Academic Honesty. The maintenance of academic honesty and integrity is a vital concern of the University community. Any student found guilty of academic

dishonesty shall be subject to both academic and disciplinary sanctions. Academic dishonesty includes, but is not limited to, the following:

1. Cheating. Copying or attempting to copy from an academic test or examination of another student; using or attempting to use unauthorized

materials, information, notes, study aids or other devices for any academic test, examination or exercise; engaging or attempting to engage the

assistance of another individual in misrepresenting the academic performance of a student; or communicating information in an unauthorized

manner to another person for an academic test, examination or exercise.

2. Fabrication and Falsification. Falsifying or fabricating any information or citation in any academic exercise, work, speech, test or examination.

Falsification is the alteration of information, while fabrication is the invention or counterfeiting of information.

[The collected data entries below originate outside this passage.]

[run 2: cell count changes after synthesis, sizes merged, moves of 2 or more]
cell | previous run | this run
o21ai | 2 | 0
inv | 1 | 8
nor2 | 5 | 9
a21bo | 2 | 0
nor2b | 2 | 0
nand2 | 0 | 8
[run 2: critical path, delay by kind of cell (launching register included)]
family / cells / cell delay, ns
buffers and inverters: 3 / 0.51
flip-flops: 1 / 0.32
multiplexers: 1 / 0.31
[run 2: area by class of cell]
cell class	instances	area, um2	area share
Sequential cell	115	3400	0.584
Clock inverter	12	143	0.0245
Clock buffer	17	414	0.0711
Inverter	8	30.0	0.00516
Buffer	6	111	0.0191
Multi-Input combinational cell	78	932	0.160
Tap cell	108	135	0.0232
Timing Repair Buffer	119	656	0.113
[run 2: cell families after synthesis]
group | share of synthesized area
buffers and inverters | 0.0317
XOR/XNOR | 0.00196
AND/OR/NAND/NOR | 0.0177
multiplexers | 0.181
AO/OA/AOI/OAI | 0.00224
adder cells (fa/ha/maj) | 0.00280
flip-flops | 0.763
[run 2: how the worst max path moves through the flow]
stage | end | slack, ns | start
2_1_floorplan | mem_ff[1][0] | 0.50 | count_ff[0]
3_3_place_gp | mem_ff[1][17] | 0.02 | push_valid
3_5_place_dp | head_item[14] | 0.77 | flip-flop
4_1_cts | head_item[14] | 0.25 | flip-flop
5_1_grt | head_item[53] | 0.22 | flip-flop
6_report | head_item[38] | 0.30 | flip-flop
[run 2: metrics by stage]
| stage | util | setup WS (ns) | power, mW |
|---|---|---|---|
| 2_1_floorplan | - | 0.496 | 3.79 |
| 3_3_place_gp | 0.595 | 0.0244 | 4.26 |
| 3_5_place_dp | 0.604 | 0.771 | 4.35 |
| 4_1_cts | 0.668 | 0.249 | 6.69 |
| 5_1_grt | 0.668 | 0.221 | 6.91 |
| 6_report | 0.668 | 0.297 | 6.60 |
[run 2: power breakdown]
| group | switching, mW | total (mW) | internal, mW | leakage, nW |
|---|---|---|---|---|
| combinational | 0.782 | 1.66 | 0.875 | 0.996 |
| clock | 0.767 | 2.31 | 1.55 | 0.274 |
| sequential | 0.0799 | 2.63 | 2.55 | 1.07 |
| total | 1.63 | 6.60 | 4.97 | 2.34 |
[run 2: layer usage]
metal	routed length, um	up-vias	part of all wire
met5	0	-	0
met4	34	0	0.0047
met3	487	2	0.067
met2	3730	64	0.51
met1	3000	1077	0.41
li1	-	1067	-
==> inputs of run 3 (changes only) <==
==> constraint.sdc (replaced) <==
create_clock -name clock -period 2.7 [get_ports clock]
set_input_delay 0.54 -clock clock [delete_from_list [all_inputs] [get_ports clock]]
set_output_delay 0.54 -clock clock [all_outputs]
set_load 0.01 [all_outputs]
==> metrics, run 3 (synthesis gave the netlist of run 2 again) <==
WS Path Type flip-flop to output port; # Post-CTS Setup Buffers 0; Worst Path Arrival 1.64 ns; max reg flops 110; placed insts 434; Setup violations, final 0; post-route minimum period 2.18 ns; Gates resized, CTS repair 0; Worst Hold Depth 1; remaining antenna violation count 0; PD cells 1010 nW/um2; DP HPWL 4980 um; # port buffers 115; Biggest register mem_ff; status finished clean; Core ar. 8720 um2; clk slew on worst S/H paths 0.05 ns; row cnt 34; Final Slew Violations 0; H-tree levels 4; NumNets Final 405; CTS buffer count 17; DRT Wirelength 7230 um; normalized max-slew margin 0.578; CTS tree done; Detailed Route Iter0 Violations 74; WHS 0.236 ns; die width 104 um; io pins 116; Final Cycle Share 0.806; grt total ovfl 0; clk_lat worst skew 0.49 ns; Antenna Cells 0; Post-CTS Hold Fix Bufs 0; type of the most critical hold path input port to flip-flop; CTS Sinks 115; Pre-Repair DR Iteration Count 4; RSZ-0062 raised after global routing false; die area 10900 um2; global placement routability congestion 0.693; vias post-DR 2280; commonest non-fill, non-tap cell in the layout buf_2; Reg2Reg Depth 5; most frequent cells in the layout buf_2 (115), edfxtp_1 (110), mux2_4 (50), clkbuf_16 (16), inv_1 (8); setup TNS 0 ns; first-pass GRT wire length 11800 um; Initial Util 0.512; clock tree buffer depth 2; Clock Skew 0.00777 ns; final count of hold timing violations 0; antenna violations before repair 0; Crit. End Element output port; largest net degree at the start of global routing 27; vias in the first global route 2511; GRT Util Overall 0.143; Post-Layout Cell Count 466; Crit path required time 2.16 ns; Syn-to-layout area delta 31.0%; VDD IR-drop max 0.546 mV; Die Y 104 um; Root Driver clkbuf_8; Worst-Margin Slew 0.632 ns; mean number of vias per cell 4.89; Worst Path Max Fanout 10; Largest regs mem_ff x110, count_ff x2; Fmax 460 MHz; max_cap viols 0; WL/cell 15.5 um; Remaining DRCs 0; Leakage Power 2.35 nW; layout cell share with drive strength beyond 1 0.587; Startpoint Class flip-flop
==> config.mk <==
export PLATFORM = sky130hd
export DESIGN_NAME = multiprocessor_task_scheduler_unit
export DESIGN_NICKNAME = d
export VERILOG_FILES = /design/src/rtl/core/mts_pkg.sv /design/src/rtl/core/multiprocessor_task_scheduler_unit.sv /design/src/rtl/core/mts_queue_cell.sv
export SDC_FILE = /design/constraint.sdc
export NUM_CORES = 2
export LEC_CHECK = 0
export BUFFER_PORTS_ARGS = -buffer_cell sky130_fd_sc_hd__buf_4
export CAP_MARGIN = 5
export CORE_ASPECT_RATIO = 0.8
export CORE_MARGIN = 4
export CORE_UTILIZATION = 60
export DETAILED_ROUTE_END_ITERATION = 8
export HOLD_SLACK_MARGIN = 0.02
export MAX_ROUTING_LAYER = met4
export PLACE_DENSITY = 0.76
export SYNTH_ARGS = -nofsm -noshare
export SYNTH_HDL_FRONTEND = slang
export SYNTH_SLANG_ARGS = --single-unit
==> constraint.sdc <==
create_clock -name i_clk -period 21.5 [get_ports i_clk]
set_clock_uncertainty 0.15 [all_clocks]
set_input_delay 1.075 -clock i_clk [delete_from_list [all_inputs] [get_ports i_clk]]
set_output_delay 1.075 -clock i_clk [all_outputs]
set_load 0.05 [all_outputs]
==> src/rtl/core/mts_pkg.sv <==
package mts_pkg;

    // built sizes
    localparam int MAX_PROCESSORS_DEF = 8;
    localparam int QUEUE_DEPTH_DEF    = 16;

    // scheduling strategies
    localparam logic [2:0] STRAT_FCFS      = 3'd0;
    localparam logic [2:0] STRAT_SJF       = 3'd1;
    localparam logic [2:0] STRAT_SRTF      = 3'd2;
    localparam logic [2:0] STRAT_RR        = 3'd3;
    localparam logic [2:0] STRAT_PRIO      = 3'd4;
    localparam logic [2:0] STRAT_PRIO_SRTF = 3'd5;
    localparam logic [2:0] STRAT_PRIO_NP   = 3'd6;

    // configuration register indexes
    localparam logic [1:0] CFG_STRATEGY = 2'd0;
    localparam logic [1:0] CFG_PROCS    = 2'd1;
    localparam logic [1:0] CFG_QUANTUM  = 2'd2;

    // input mode codes
    localparam logic MODE_ARRIVAL = 1'b0;
    localparam logic MODE_TICK    = 1'b1;

    localparam logic [15:0] IDLE_TASK = 16'hFFFF;

    typedef struct packed {
        logic [14:0] id;
        logic [7:0]  prio;
        logic [15:0] rem;
        logic [15:0] qrem;
    } t_task;

    typedef enum logic [2:0] {
        CELL_HOLD,
        CELL_LOAD,
        CELL_SHIFT_R,
        CELL_SHIFT_L,
        CELL_SORT
    } t_cell_op;

    typedef struct packed {
        t_cell_op   op;
        logic       phase;
        logic [2:0] strategy;
    } t_cell_ctl;

    typedef enum logic [2:0] {
        S_IDLE,
        S_PREEMPT,
        S_SORT,
        S_HEAD,
        S_FILL,
        S_EMIT,
        S_DEC
    } t_state;

    // strict ordering by strategy key, ties keep order
    function automatic logic key_less(input logic [2:0] strat, input t_task a, input t_task b);
        logic res;
        res = 1'b0;
        case (strat)
            STRAT_SJF, STRAT_SRTF: res = (a.rem < b.rem);
            STRAT_PRIO, STRAT_PRIO_NP: res = (a.prio < b.prio);
            STRAT_PRIO_SRTF: begin
                if (a.prio != b.prio)
                    res = (a.prio < b.prio);
                else
                    res = (a.rem < b.rem);
            end
            default: res = 1'b0;
        endcase
        return res;
    endfunction

endpackage

==> src/rtl/core/multiprocessor_task_scheduler_unit.sv <==
// sequencing: an arrival is loaded into the queue as it is accepted; a tick walks the
// states preempt, sort, head, fill, emit and count-down, visiting one processor slot per
// step and running one odd-even exchange round per step across the queue cells
// throughput: one transaction at a time; input ready only while idle
// reset: synchronous active low, clears queue count, busy flags, time and overflow
module multiprocessor_task_scheduler_unit
    import mts_pkg::*;
#(
    parameter int MAX_PROCESSORS = MAX_PROCESSORS_DEF,
    parameter int QUEUE_DEPTH    = QUEUE_DEPTH_DEF
) (
    input  logic               i_clk,
    input  logic               i_rst_n,
    input  logic               i_cfg_wr_en,
    input  logic [1:0]         i_cfg_index,
    input  logic [15:0]        i_cfg_wdata,
    input  logic               i_in_valid,
    output logic               o_in_ready,
    input  logic               i_mode,
    input  logic [14:0]        i_task_id,
    input  logic [7:0]         i_task_priority,
    input  logic [15:0]        i_run_time,
    output logic               o_out_valid,
    input  logic               i_out_ready,
    output logic [31:0]        o_tick_time,
    output logic [2:0]         o_processor_index,
    output logic signed [15:0] o_assigned_task,
    output logic               o_queue_overflow,
    output logic               o_last_result
);

    localparam int CW      = $clog2(QUEUE_DEPTH + 1);
    localparam int CNT_MAX = (MAX_PROCESSORS > QUEUE_DEPTH) ? MAX_PROCESSORS : QUEUE_DEPTH;
    localparam int SW      = $clog2(CNT_MAX + 1);
    localparam int PIW     = (MAX_PROCESSORS > 1) ? $clog2(MAX_PROCESSORS) : 1;

    // configuration registers
    logic [2:0]  r_strategy;
    logic [3:0]  r_procs;
    logic [15:0] r_quantum;

    t_state r_state, n_state;
    logic [SW-1:0] r_step;
    logic [CW-1:0] r_count;
    logic [31:0]   r_time;
    logic          r_ovf;

    logic  r_busy [MAX_PROCESSORS];
    t_task r_slot [MAX_PROCESSORS];

    logic        r_out_valid;
    logic [31:0] r_out_time;
    logic [2:0]  r_out_proc;
    logic [15:0] r_out_task;
    logic        r_out_ovf;
    logic        r_out_last;

    t_cell_ctl     w_ctl;
    t_task         w_din;
    t_task         w_cell_q [QUEUE_DEPTH];
    logic [PIW-1:0] w_sidx;
    t_task         w_stask;
    logic          w_sbusy;
    logic [SW-1:0] w_p;
    logic [SW:0]   w_held;
    logic          w_preempt;
    logic          w_acc;
    logic          w_arr_push, w_arr_drop;
    logic          w_pre_push, w_pre_free;
    logic          w_head_push, w_head_free;
    logic          w_fill, w_emit_load, w_out_free;
    logic          w_last_step;

    // queue cell row
    for (genvar g = 0; g < QUEUE_DEPTH; g++) begin : g_cell
        mts_queue_cell #(
            .IDX (g),
            .CW  (CW)
        ) u_cell (
            .i_clk   (i_clk),
            .i_ctl   (w_ctl),
            .i_count (r_count),
            .i_din   (w_din),
            .i_left  (w_cell_q[(g > 0) ? g - 1 : g]),
            .i_right (w_cell_q[(g < QUEUE_DEPTH - 1) ? g + 1 : g]),
            .o_task  (w_cell_q[g])
        );
    end

    // effective processor count
    always_comb begin
        if (r_procs == 4'd0)
            w_p = SW'(1);
        else if (int'(r_procs) > MAX_PROCESSORS)
            w_p = SW'(MAX_PROCESSORS);
        else
            w_p = SW'(r_procs);
    end

    // tasks held in queue and on processors
    always_comb begin
        w_held = (SW+1)'(r_count);
        for (int i = 0; i < MAX_PROCESSORS; i++)
            w_held = w_held + (SW+1)'(r_busy[i]);
    end

    assign w_preempt = (r_strategy >= STRAT_SRTF) && (r_strategy <= STRAT_PRIO_SRTF);
    assign w_acc     = i_in_valid && o_in_ready;
    assign w_out_free = !r_out_valid || i_out_ready;

    // slot visited this cycle
    assign w_sidx  = (r_state == S_HEAD) ? (PIW'(MAX_PROCESSORS - 1) - PIW'(r_step))
                                          : PIW'(r_step);
    assign w_stask = r_slot[w_sidx];
    assign w_sbusy = r_busy[w_sidx];

    // step end of the current phase
    always_comb begin
        w_last_step = 1'b0;
        unique case (r_state)
            S_SORT:  w_last_step = (r_step == SW'(QUEUE_DEPTH - 1));
            S_EMIT:  w_last_step = (r_step == w_p - SW'(1));
            default: w_last_step = (r_step == SW'(MAX_PROCESSORS - 1));
        endcase
    end

    // next state
    always_comb begin
        n_state = r_state;
        unique case (r_state)
            S_IDLE:    if (w_acc && i_mode == MODE_TICK) n_state = S_PREEMPT;
            S_PREEMPT: if (w_last_step) n_state = S_SORT;
            S_SORT:    if (w_last_step) n_state = S_HEAD;
            S_HEAD:    if (w_last_step) n_state = S_FILL;
            S_FILL:    if (w_last_step) n_state = S_EMIT;
            S_EMIT:    if (w_out_free && w_last_step) n_state = S_DEC;
            S_DEC:     n_state = S_IDLE;
            default:   n_state = S_IDLE;
        endcase
    end

    // control outputs and cell commands
    always_comb begin
        o_in_ready   = 1'b0;
        w_arr_push   = 1'b0;
        w_arr_drop   = 1'b0;
        w_pre_push   = 1'b0;
        w_pre_free   = 1'b0;
        w_head_push  = 1'b0;
        w_head_free  = 1'b0;
        w_fill       = 1'b0;
        w_emit_load  = 1'b0;
        w_ctl.op       = CELL_HOLD;
        w_ctl.phase    = r_step[0];
        w_ctl.strategy = r_strategy;
        w_din          = w_stask;
        unique case (r_state)
            S_IDLE: begin
                o_in_ready = 1'b1;
                if (i_in_valid && i_mode == MODE_ARRIVAL) begin
                    if (w_held >= (SW+1)'(QUEUE_DEPTH)) begin
                        w_arr_drop = 1'b1;
                    end else begin
                        w_arr_push = 1'b1;
                        w_ctl.op   = CELL_LOAD;
                        w_din      = '{id: i_task_id, prio: i_task_priority,
                                       rem: i_run_time, qrem: r_quantum};
                    end
                end
            end
            S_PREEMPT: begin
                if (w_preempt && w_sbusy) begin
                    if (w_stask.rem != 16'd0 && w_stask.qrem == 16'd0) begin
                        w_pre_push = 1'b1;
                        w_ctl.op   = CELL_LOAD;
                        w_din.qrem = r_quantum;
                    end else if (w_stask.rem == 16'd0) begin
                        w_pre_free = 1'b1;
                    end
                end
            end
            S_SORT: w_ctl.op = CELL_SORT;
            S_HEAD: begin
                if (w_sbusy) begin
                    w_head_free = 1'b1;
                    if (w_stask.rem != 16'd0) begin
                        w_head_push = 1'b1;
                        w_ctl.op    = CELL_SHIFT_R;
                    end
                end
            end
            S_FILL: begin
                if (r_step < w_p && r_count != CW'(0)) begin
                    w_fill   = 1'b1;
                    w_ctl.op = CELL_SHIFT_L;
                end
            end
            S_EMIT:  w_emit_load = w_out_free;
            S_DEC:   w_ctl.op = CELL_HOLD;
            default: w_ctl.op = CELL_HOLD;
        endcase
    end

    // configuration writes
    always_ff @(posedge i_clk) begin
        if (!i_rst_n) begin
            r_strategy <= STRAT_FCFS;
            r_procs    <= 4'd1;
            r_quantum  <= 16'd1;
        end else if (i_cfg_wr_en) begin
            case (i_cfg_index)
                CFG_STRATEGY: r_strategy <= i_cfg_wdata[2:0];
                CFG_PROCS:    r_procs    <= i_cfg_wdata[3:0];
                CFG_QUANTUM:  r_quantum  <= i_cfg_wdata;
                default:      r_strategy <= r_strategy;
            endcase
        end
    end

    // sequencer, counters and processor slots
    always_ff @(posedge i_clk) begin
        if (!i_rst_n) begin
            r_state <= S_IDLE;
            r_step  <= '0;
            r_count <= '0;
            r_time  <= '0;
            r_ovf   <= 1'b0;
            for (int i = 0; i < MAX_PROCESSORS; i++)
                r_busy[i] <= 1'b0;
        end else begin
            r_state <= n_state;
            if (n_state != r_state)
                r_step <= '0;
            else if (r_state != S_EMIT || w_emit_load)
                r_step <= r_step + SW'(1);

            if (w_arr_drop)
                r_ovf <= 1'b1;

            if (w_arr_push || w_pre_push || w_head_push)
                r_count <= r_count + CW'(1);
            else if (w_fill)
                r_count <= r_count - CW'(1);

            if (w_pre_push || w_pre_free || w_head_free)
                r_busy[w_sidx] <= 1'b0;
            if (w_fill) begin
                r_busy[w_sidx] <= 1'b1;
                r_slot[w_sidx] <= w_cell_q[0];
            end

            // count down busy slots after the results are out
            if (r_state == S_DEC) begin
                r_time <= r_time + 32'd1;
                for (int i = 0; i < MAX_PROCESSORS; i++) begin
                    if (r_busy[i]) begin
                        if (r_slot[i].rem != 16'd0)
                            r_slot[i].rem <= r_slot[i].rem - 16'd1;
                        if (w_preempt && r_slot[i].qrem != 16'd0)
                            r_slot[i].qrem <= r_slot[i].qrem - 16'd1;
                    end
                end
            end
        end
    end

    // result register
    always_ff @(posedge i_clk) begin
        if (!i_rst_n) begin
            r_out_valid <= 1'b0;
        end else if (w_emit_load) begin
            r_out_valid <= 1'b1;
        end else if (i_out_ready) begin
            r_out_valid <= 1'b0;
        end
    end

    always_ff @(posedge i_clk) begin
        if (w_emit_load) begin
            r_out_time <= r_time;
            r_out_proc <= 3'(r_step);
            r_out_task <= w_sbusy ? {1'b0, w_stask.id} : IDLE_TASK;
            r_out_ovf  <= r_ovf;
            r_out_last <= w_last_step;
        end
    end

    assign o_out_valid       = r_out_valid;
    assign o_tick_time       = r_out_time;
    assign o_processor_index = r_out_proc;
    assign o_assigned_task   = r_out_task;
    assign o_queue_overflow  = r_out_ovf;
    assign o_last_result     = r_out_last;

    // checks
    a_count_bound: assert property (@(posedge i_clk) disable iff (!i_rst_n)
        {1'b0, r_count} <= (CW+1)'(QUEUE_DEPTH))
        else $error("queue count beyond depth");

    a_dec_to_idle: assert property (@(posedge i_clk) disable iff (!i_rst_n)
        r_state == S_DEC |=> r_state == S_IDLE)
        else $error("count-down not followed by idle");

    a_tick_start: assert property (@(posedge i_clk) disable iff (!i_rst_n)
        (w_acc && i_mode == MODE_TICK) |=> r_state == S_PREEMPT)
        else $error("tick transaction did not start the sequence");

    a_held_bound: assert property (@(posedge i_clk) disable iff (!i_rst_n)
        r_state == S_IDLE |-> w_held <= (SW+1)'(QUEUE_DEPTH))
        else $error("more tasks held than queue depth");

endmodule

==> src/rtl/core/mts_queue_cell.sv <==
module mts_queue_cell
    import mts_pkg::*;
#(
    parameter int IDX = 0,
    parameter int CW  = 5
) (
    input  logic          i_clk,
    input  t_cell_ctl     i_ctl,
    input  logic [CW-1:0] i_count,
    input  t_task         i_din,
    input  t_task         i_left,
    input  t_task         i_right,
    output t_task         o_task
);

    t_task r_task;
    t_task n_task;
    logic  w_is_left;
    logic  w_left_valid;
    logic  w_right_valid;

    // pair membership for the odd-even exchange
    assign w_is_left     = (IDX % 2 == 1) ? i_ctl.phase : ~i_ctl.phase;
    assign w_right_valid = ({1'b0, i_count} > (CW+1)'(IDX + 1));
    assign w_left_valid  = (IDX > 0) && ({1'b0, i_count} > (CW+1)'(IDX));

    // next entry value
    always_comb begin
        n_task = r_task;
        case (i_ctl.op)
            CELL_LOAD: begin
                if (i_count == CW'(IDX))
                    n_task = i_din;
            end
            CELL_SHIFT_R: n_task = (IDX == 0) ? i_din : i_left;
            CELL_SHIFT_L: n_task = i_right;
            CELL_SORT: begin
                if (w_is_left) begin
                    if (w_right_valid && key_less(i_ctl.strategy, i_right, r_task))
                        n_task = i_right;
                end else begin
                    if (w_left_valid && key_less(i_ctl.strategy, r_task, i_left))
                        n_task = i_left;
                end
            end
            default: n_task = r_task;
        endcase
    end

    always_ff @(posedge i_clk) begin
        r_task <= n_task;
    end

    assign o_task = r_task;

endmodule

3. Plagiarism. Presenting the work of another as one's own (i.e., without proper acknowledgment of the source) and submitting examinations,

theses, reports, speeches, drawings, laboratory notes or other academic work in whole or in part as one's own when such work has been prepared by

another person or copied from another person.

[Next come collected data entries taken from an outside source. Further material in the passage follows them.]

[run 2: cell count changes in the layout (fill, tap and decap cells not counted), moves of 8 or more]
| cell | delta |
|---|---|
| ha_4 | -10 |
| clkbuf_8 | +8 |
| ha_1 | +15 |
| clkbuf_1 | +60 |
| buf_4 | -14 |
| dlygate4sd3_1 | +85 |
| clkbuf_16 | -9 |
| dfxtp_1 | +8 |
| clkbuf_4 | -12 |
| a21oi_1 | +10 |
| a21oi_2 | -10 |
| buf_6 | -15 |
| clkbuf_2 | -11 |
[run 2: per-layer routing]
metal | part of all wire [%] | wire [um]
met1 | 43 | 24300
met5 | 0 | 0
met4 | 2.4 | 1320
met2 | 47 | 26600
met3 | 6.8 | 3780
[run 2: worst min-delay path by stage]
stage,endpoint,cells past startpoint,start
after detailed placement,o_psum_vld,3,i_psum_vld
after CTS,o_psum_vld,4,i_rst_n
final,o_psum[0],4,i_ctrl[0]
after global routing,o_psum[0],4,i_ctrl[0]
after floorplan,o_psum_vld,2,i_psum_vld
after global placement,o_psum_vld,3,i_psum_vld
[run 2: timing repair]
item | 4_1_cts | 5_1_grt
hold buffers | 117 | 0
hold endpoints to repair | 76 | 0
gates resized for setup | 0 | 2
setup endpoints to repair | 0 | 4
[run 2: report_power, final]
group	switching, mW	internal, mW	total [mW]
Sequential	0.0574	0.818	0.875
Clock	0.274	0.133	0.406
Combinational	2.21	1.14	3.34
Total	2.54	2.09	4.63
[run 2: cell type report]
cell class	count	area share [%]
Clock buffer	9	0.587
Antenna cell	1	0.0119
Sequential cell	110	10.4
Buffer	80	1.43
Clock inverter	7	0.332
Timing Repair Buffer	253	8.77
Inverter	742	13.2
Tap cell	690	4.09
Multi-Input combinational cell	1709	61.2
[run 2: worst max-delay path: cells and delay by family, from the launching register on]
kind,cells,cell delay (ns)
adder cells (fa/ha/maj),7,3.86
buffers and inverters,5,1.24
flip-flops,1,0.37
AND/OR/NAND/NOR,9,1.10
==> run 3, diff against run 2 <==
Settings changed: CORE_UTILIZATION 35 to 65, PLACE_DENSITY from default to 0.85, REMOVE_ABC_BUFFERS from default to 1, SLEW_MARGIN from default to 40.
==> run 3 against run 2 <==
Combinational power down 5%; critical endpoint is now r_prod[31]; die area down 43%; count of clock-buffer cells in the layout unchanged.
**src/sv/brfifo_pkg.sv**
```systemverilog
// Shared constants, codes and types of the byte ring FIFO with terminator seek.
package brfifo_pkg;

    localparam int DEPTH   = 1024;
    localparam int PTR_W   = $clog2(DEPTH);
    localparam int FIELD_W = 10;
    localparam int DATA_W  = 8;
    localparam int FUNC_W  = 3;
    localparam int PAT_W   = 64;
    localparam int LEN_W   = 4;
    localparam int MAX_LEN = 8;
    localparam int CFG_IDX_W = 1;
    localparam int CFG_DATA_W = PAT_W;

    localparam int IN_FIELDS_W  = DATA_W + 2 * FIELD_W;
    localparam int IN_TDATA_W   = ((IN_FIELDS_W + 7) / 8) * 8;
    localparam int OUT_FIELDS_W = DATA_W + 2 * FIELD_W;
    localparam int OUT_TDATA_W  = ((OUT_FIELDS_W + 7) / 8) * 8;

    localparam logic [FUNC_W-1:0] FUNC_PUSH    = 3'd0;
    localparam logic [FUNC_W-1:0] FUNC_POP     = 3'd1;
    localparam logic [FUNC_W-1:0] FUNC_PEEK    = 3'd2;
    localparam logic [FUNC_W-1:0] FUNC_DISCARD = 3'd3;
    localparam logic [FUNC_W-1:0] FUNC_CLEAR   = 3'd4;
    localparam logic [FUNC_W-1:0] FUNC_SEEK    = 3'd5;

    localparam logic [CFG_IDX_W-1:0] REG_TERM_PATTERN = 1'b0;
    localparam logic [CFG_IDX_W-1:0] REG_TERM_LEN     = 1'b1;

    localparam logic [PAT_W-1:0] TERM_PATTERN_RESET = 64'h0A0D;
    localparam logic [LEN_W-1:0] TERM_LEN_RESET     = 4'd2;

    typedef enum logic [1:0] {
        ST_IDLE,
        ST_READ,
        ST_SCAN
    } ctrl_state_t;

    typedef struct packed {
        logic exec;
        logic rd_finish;
        logic scan_step;
    } dp_cmd_t;

    typedef struct packed {
        logic seek_now;
        logic scan_done;
    } dp_status_t;

    typedef struct packed {
        logic [DATA_W-1:0]  data;
        logic               ok;
        logic [FIELD_W-1:0] count;
        logic [FIELD_W-1:0] fill;
    } result_t;

endpackage

```
**src/sv/brfifo_outq.sv**
```systemverilog
// Two-entry result queue between the datapath and the output stream.
module brfifo_outq
(
    input  logic                 clk,
    input  logic                 rst_n,
    input  logic                 wr_en,
    input  brfifo_pkg::result_t  wr_data,
    output logic                 q_full,
    output logic                 out_tvalid,
    input  logic                 out_tready,
    output brfifo_pkg::result_t  out_data
);

    brfifo_pkg::result_t entry_reg [2];
    logic [1:0]          count_reg, count_next;
    logic                wr_ptr_reg;
    logic                rd_ptr_reg;
    logic                rd_en;

    assign out_tvalid = (count_reg != 2'd0);
    assign q_full     = (count_reg == 2'd2);
    assign rd_en      = out_tvalid && out_tready;
    assign out_data   = entry_reg[rd_ptr_reg];

    always_comb
    begin
        count_next = count_reg;
        if (wr_en && !rd_en)
        begin
            count_next = count_reg + 2'd1;
        end
        else if (!wr_en && rd_en)
        begin
            count_next = count_reg - 2'd1;
        end
    end

    always_ff @(posedge clk or negedge rst_n)
    begin
        if (!rst_n)
        begin
            count_reg  <= 2'd0;
            wr_ptr_reg <= 1'b0;
            rd_ptr_reg <= 1'b0;
        end
        else
        begin
            count_reg <= count_next;
            if (wr_en)
            begin
                wr_ptr_reg <= !wr_ptr_reg;
            end
            if (rd_en)
            begin
                rd_ptr_reg <= !rd_ptr_reg;
            end
        end
    end

    always_ff @(posedge clk)
    begin
        if (wr_en)
        begin
            entry_reg[wr_ptr_reg] <= wr_data;
        end
    end

endmodule
```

4. Abuse of Academic Materials. Destroying, defacing, stealing, or making inaccessible library or other academic resource material.

5. Complicity in Academic Dishonesty. Helping or attempting to help another student to commit an act of academic dishonesty.

6. Falsifying Grade Reports. Changing or destroying grades, scores, or markings on an examination or in an instructor's records.

7. Misrepresentation to Avoid Academic Work. Misrepresentation by fabricating an otherwise justifiable excuse such as illness, injury, accident,

etc., in order to avoid or delay timely submission of academic work or to avoid or delay the taking of a test or examination.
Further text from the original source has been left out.